Similarly critics of Obama’s isolationist administration take issue with its lack of initiative in exploiting opportunities to In Libya and in Syria to have taken advantage of the Arab Spring to help topple two brutal dictatorships. Many see US failure to intervene in Syria, as three years of dithering which permitted ISIS to rise and then establish itself as a real threat in Iraq. Finally, some see a missed opportunity in the US failing to back popular uprisings in Iran.
In Europe, also the Obama administration has been slow to respond to Putin and the apparent growth of Russian hegemony.
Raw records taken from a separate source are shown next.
Source: an optimization exercise on an open RTL-to-GDS flow (aim: small area and a short achievable clock period). Production flows keep margins and buffers that such runs may drop.
In this exercise RTL edits were held to simulation tests only and were not proved equivalent to the original.

## flow/design.v (module list and top-level ports; edited modules follow where they fit)
// module IIR: 1298 lines
// module IIR_fa: 4 lines
// module IIR_ha: 4 lines
module IIR
          (clk,
           reset,
           clk_enable,
           In1,
           ce_out,
           Out1);
  // ...
==> flow/flow/run.sh <==
#!/bin/bash
# Standard ORFS layout, with port buffers of a plain buffer cell and timing
# repair aimed below the clock period (the SDC is unchanged).
set -euo pipefail
bash standard.sh SETUP_SLACK_MARGIN=5.3 "BUFFER_PORTS_ARGS=-buffer_cell sky130_fd_sc_hd__buf_2" ABC_AREA=1 finish > flow_make.log 2>&1
==> flow/standard.sh <==
#!/bin/bash
# synth_recipe.tcl (not shown) runs the flow's synth.tcl, then flattens the netlist and writes it again
# the make line also repeats each setting of config.mk as NAME=value (left out here)
make -C /OpenROAD-flow-scripts/flow DESIGN_CONFIG=/design/flow/config.mk WORK_HOME=/design/flow/orfs CLKGATE_MAP_FILE= SYNTH_SCRIPT=/design/flow/synth_recipe.tcl "${@:-finish}"
==> flow/config.mk <==
export PLATFORM = sky130hd
export DESIGN_NAME = IIR
export DESIGN_NICKNAME = IIR
export VERILOG_FILES = /design/flow/design.v
export SDC_FILE = /design/flow/constraint.sdc
export NUM_CORES = 4
export LEC_CHECK = 0
export CAP_MARGIN = 20
export CORE_MARGIN = 2
export CORE_UTILIZATION = 40
export SLEW_MARGIN = 20
export SYNTH_HIERARCHICAL = 1
export SYNTH_MINIMUM_KEEP_SIZE = 0
export TNS_END_PERCENT = 0
==> flow/constraint.sdc <==
create_clock -name core_clock -period 10.0 [get_ports {clk}]
set_input_delay 2.0000 -clock core_clock [delete_from_list [all_inputs] [get_ports {clk}]]
set_output_delay 2.0000 -clock core_clock [all_outputs]
set_load 0.01 [all_outputs]
==> reports/qor.txt, run 1 <==
Non-CTS buffers: 94
synthesized area: 11700 µm²
routing usage on met2: 33.1%
Top delay family on crit path: adder cells
pin count of the biggest net entering global routing: 80
reg2reg path depth: 19
final hold violations: 0
fin crit share: 45.2%
relative slew slack: 41.0%
Top reg by flops: t
vias in the first global route: 9326
Vias: 9040
Post-route DRC: 0
placed insts: 1764
FF+latch count: 83
main combinational cell family by area after synthesis: adder cells
total inserted antenna cells: 0
status: finished clean
area leader, netlist: fa_1
wire length on met2: 13500 µm
number of flops mapped to enable cells by yosys: 0
hold depth: 2
fmax: 221 MHz
layout cells sized above 1: 13.8%
#MultiIn Comb: 1055
crit start category: flop
ClkCell Share: 2.13%
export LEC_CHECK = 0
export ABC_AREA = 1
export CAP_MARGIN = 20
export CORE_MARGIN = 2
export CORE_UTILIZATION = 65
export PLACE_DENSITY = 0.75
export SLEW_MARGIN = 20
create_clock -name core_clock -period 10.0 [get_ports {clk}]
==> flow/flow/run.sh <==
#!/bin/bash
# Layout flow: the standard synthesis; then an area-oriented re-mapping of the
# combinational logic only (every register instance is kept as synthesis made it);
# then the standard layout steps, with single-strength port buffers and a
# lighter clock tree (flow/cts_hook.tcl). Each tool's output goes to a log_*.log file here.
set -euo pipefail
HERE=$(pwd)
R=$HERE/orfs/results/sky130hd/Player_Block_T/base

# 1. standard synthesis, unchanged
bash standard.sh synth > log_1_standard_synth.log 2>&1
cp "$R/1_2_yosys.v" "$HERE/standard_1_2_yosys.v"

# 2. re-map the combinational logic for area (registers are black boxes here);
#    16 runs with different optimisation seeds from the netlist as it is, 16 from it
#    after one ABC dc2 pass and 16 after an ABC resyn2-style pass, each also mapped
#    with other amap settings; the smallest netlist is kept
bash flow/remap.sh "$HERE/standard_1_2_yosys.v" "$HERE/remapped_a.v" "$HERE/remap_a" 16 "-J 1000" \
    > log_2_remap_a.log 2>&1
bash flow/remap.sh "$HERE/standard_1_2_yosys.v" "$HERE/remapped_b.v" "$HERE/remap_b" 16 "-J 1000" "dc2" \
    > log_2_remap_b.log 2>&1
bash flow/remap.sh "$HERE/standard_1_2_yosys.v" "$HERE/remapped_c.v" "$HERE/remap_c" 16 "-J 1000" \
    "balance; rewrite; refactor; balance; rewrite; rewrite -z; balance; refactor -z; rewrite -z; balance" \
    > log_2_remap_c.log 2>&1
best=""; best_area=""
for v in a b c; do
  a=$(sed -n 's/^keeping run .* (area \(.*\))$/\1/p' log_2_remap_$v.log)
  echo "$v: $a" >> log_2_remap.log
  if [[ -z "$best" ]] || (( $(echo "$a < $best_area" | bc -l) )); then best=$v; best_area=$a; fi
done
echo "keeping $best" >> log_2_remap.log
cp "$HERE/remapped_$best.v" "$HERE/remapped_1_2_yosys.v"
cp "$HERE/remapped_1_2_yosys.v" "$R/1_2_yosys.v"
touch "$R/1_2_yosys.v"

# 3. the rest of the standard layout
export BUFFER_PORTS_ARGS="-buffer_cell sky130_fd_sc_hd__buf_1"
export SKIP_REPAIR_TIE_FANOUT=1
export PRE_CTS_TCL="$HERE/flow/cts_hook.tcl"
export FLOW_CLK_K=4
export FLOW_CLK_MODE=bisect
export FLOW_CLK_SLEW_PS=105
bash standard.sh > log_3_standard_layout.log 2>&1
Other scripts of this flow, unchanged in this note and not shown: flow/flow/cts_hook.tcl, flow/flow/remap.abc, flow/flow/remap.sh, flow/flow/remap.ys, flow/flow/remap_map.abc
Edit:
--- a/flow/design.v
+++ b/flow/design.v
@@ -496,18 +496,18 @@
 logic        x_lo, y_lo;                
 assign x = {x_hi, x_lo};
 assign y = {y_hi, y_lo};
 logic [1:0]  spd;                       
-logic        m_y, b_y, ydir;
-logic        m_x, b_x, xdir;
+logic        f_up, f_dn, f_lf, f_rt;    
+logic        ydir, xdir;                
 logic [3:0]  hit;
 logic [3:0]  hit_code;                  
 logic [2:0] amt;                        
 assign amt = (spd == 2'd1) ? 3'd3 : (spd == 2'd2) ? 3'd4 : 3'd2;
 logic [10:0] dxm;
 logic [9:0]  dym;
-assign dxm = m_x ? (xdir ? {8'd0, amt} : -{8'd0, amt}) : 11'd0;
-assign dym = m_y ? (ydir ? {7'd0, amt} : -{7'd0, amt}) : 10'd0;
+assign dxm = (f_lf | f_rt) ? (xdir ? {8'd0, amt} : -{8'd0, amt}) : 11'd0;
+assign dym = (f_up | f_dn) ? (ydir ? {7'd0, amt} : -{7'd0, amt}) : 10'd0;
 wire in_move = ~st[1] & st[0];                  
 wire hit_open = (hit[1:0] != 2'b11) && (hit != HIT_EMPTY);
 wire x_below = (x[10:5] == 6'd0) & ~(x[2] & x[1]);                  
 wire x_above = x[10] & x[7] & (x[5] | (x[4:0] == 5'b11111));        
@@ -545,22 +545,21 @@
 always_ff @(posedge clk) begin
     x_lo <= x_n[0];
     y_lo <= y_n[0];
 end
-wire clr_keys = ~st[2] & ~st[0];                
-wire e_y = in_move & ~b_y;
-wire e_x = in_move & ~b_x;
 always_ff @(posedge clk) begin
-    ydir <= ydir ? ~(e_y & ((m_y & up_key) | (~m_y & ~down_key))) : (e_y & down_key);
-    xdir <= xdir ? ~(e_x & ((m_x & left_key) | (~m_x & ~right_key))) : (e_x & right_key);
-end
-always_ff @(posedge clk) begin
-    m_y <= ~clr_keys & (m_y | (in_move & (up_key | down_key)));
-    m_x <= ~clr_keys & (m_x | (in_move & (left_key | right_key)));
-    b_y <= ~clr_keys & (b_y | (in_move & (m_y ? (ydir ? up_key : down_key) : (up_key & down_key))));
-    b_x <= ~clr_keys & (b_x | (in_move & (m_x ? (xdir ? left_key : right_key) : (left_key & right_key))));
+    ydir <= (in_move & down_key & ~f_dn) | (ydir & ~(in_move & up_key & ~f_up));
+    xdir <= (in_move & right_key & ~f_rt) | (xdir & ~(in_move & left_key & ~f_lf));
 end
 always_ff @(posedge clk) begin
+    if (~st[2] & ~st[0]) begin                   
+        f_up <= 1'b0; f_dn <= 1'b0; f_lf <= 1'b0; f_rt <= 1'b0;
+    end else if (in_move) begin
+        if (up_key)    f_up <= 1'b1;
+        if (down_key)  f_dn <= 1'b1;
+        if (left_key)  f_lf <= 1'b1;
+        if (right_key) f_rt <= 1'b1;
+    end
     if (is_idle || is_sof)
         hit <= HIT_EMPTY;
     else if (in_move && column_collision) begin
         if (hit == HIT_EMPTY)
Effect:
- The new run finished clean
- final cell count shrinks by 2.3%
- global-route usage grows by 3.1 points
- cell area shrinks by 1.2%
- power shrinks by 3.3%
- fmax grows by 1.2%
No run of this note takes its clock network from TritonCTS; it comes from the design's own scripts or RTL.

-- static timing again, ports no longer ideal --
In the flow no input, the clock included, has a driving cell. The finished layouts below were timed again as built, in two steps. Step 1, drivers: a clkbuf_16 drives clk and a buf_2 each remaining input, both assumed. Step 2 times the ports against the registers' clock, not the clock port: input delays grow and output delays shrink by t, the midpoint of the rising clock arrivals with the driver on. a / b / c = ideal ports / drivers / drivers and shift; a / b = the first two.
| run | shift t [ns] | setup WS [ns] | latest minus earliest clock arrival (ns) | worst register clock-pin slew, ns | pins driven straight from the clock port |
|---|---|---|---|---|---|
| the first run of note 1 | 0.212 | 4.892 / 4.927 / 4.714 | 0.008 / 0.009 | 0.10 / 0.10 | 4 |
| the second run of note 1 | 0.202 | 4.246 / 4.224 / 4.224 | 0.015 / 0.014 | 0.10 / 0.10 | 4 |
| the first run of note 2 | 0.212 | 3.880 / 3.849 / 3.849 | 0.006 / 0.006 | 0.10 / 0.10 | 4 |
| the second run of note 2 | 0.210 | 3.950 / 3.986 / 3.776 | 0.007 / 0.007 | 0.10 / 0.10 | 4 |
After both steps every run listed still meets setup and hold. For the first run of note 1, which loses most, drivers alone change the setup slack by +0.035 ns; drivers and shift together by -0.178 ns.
From an optimization exercise on the open Yosys and OpenROAD flow, aimed at small area and a short achievable clock period; shortcuts taken in it are not production practice. Function was checked by simulation only, so behaviour that the tests miss may differ from the original.

==> flow/design.v <==
module CONV(
 input wire reset,  
 input wire clk,  
 input wire signed [7: 0] CONV_iData0,  
 input wire signed [7: 0] CONV_iData1,  
 output reg signed [15: 0] CONV_oData  
);
reg [6:0] cnt;           
reg [3:0] ii;            
reg [2:0] jj;            
reg signed [7:0] ra [0:8];   
reg [15:0] rl [0:7];     
reg [15:0] ru [0:7];     
reg signed [7:0] bj;     
reg [15:0] prod;         
wire signed [7:0] a_tap = ra[6];
wire signed [15:0] mul = a_tap * bj;
reg v_d, up_d, clr_d;    
wire load = (cnt < 7'd8);
wire in_block = (cnt >= 7'd7) && (cnt <= 7'd77);
wire valid = in_block && (ii != 4'd8);
wire upper = ({1'b0, ii} + {2'b0, jj}) >= 5'd8;
wire clear = (jj == 3'd0) || (ii == 4'd7);
wire [15:0] sel = up_d ? ru[7] : rl[7];
wire [15:0] sum = (clr_d ? 16'd0 : sel) + prod;
integer s;
always @(posedge clk) begin
	if (reset == 0) begin
		cnt <= 7'd0;
		v_d <= 1'b0;
		CONV_oData <= 16'd0;
	end else begin
		cnt <= (cnt == 7'd111) ? 7'd0 : cnt + 7'd1;
		v_d <= valid;
		if (cnt >= 7'd81 && cnt <= 7'd88)
			CONV_oData <= rl[0];
		else if (cnt >= 7'd89 && cnt <= 7'd95)
			CONV_oData <= ru[0];
		else
			CONV_oData <= 16'd0;
	end
	if (cnt == 7'd6) begin
		ii <= 4'd0;
		jj <= 3'd0;
	end else if (ii == 4'd8) begin
		ii <= 4'd0;
		jj <= jj + 3'd1;
	end else
		ii <= ii + 4'd1;
	up_d <= upper;
	clr_d <= clear;
	if (cnt == 7'd6 || ii == 4'd8)
		bj <= ru[5][7:0];
	prod <= mul;
	ra[0] <= load ? CONV_iData0 : ra[8];
	for (s = 1; s < 9; s = s + 1)
		ra[s] <= ra[s-1];
	for (s = 1; s < 8; s = s + 1) begin
		rl[s] <= rl[s-1];
		ru[s] <= ru[s-1];
	end
	rl[0] <= (v_d && !up_d) ? sum : rl[7];
	ru[0] <= load ? {ru[7][15:8], CONV_iData1} : (v_d && up_d) ? sum : ru[7];
end
endmodule
clock: 10.0 ns
lec_check: 0
cap_margin: 20
core_margin: 2
core_utilization: 40
slew_margin: 20
run.sh (not shown) runs the stock make flow with config.mk's settings and CLKGATE_MAP_FILE= SYNTH_SCRIPT=/design/flow/synth_recipe.tcl, a recipe that flattens the netlist after the stock synthesis.
The starting point went through all stages and came out clean.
Indeed, during a debate with Romney in 2012, Obama was dismissive of the potential risk of a renewed Russian autocracy:
“The 1980s are now calling to ask for their foreign policy back.”

Critics have unkindly but not unreasonably responded that it now seems as if the 1970s are calling, as Russia invades neighbours, making US European allies feel vulnerable and unsure of real support from the US and NATO. Obama has responded to Russian aggression by imposing further sanctions and spoken out once against it in Estonia but appears to have no other plans.
Finally there are many observers world-wide who were dismayed that despite hope and promise, Obama kept Guantanamo operating, allowed the NSA to continue spying, and continued the use of drones.
Obama campaigned on the promise that America would be more respected in the world after the Bush years but in the event has achieved little to earn that respect. Rather the Obama administration has seen America treated less with respect than derision and contempt by its adversaries. The US is now viewed by its supporters as an unreliable ally and an ineffectual opponent by its foes. Rather than respect, opponents such as ISIS are treating it with contempt as they goad it into a confrontation which they are sure they can win.
In the beginning, Obama appeared everything we could hope for. And more. We constructed an image of an ideal type which rested on our hopes for change and his brilliant presentation not the least of which was the sonorous charm of his well-crafted rhetoric. In the end it looks as if we wanted to believe in a president who was different, enlightened, empowered to carry out our hopes for change without checking first more carefully the substance beneath the spin. History will not be kind to this President for seeming asleep at the wheel, his good intentions, his promises and his starry-eyed supporters all left in the dust by the wayside as events took their course.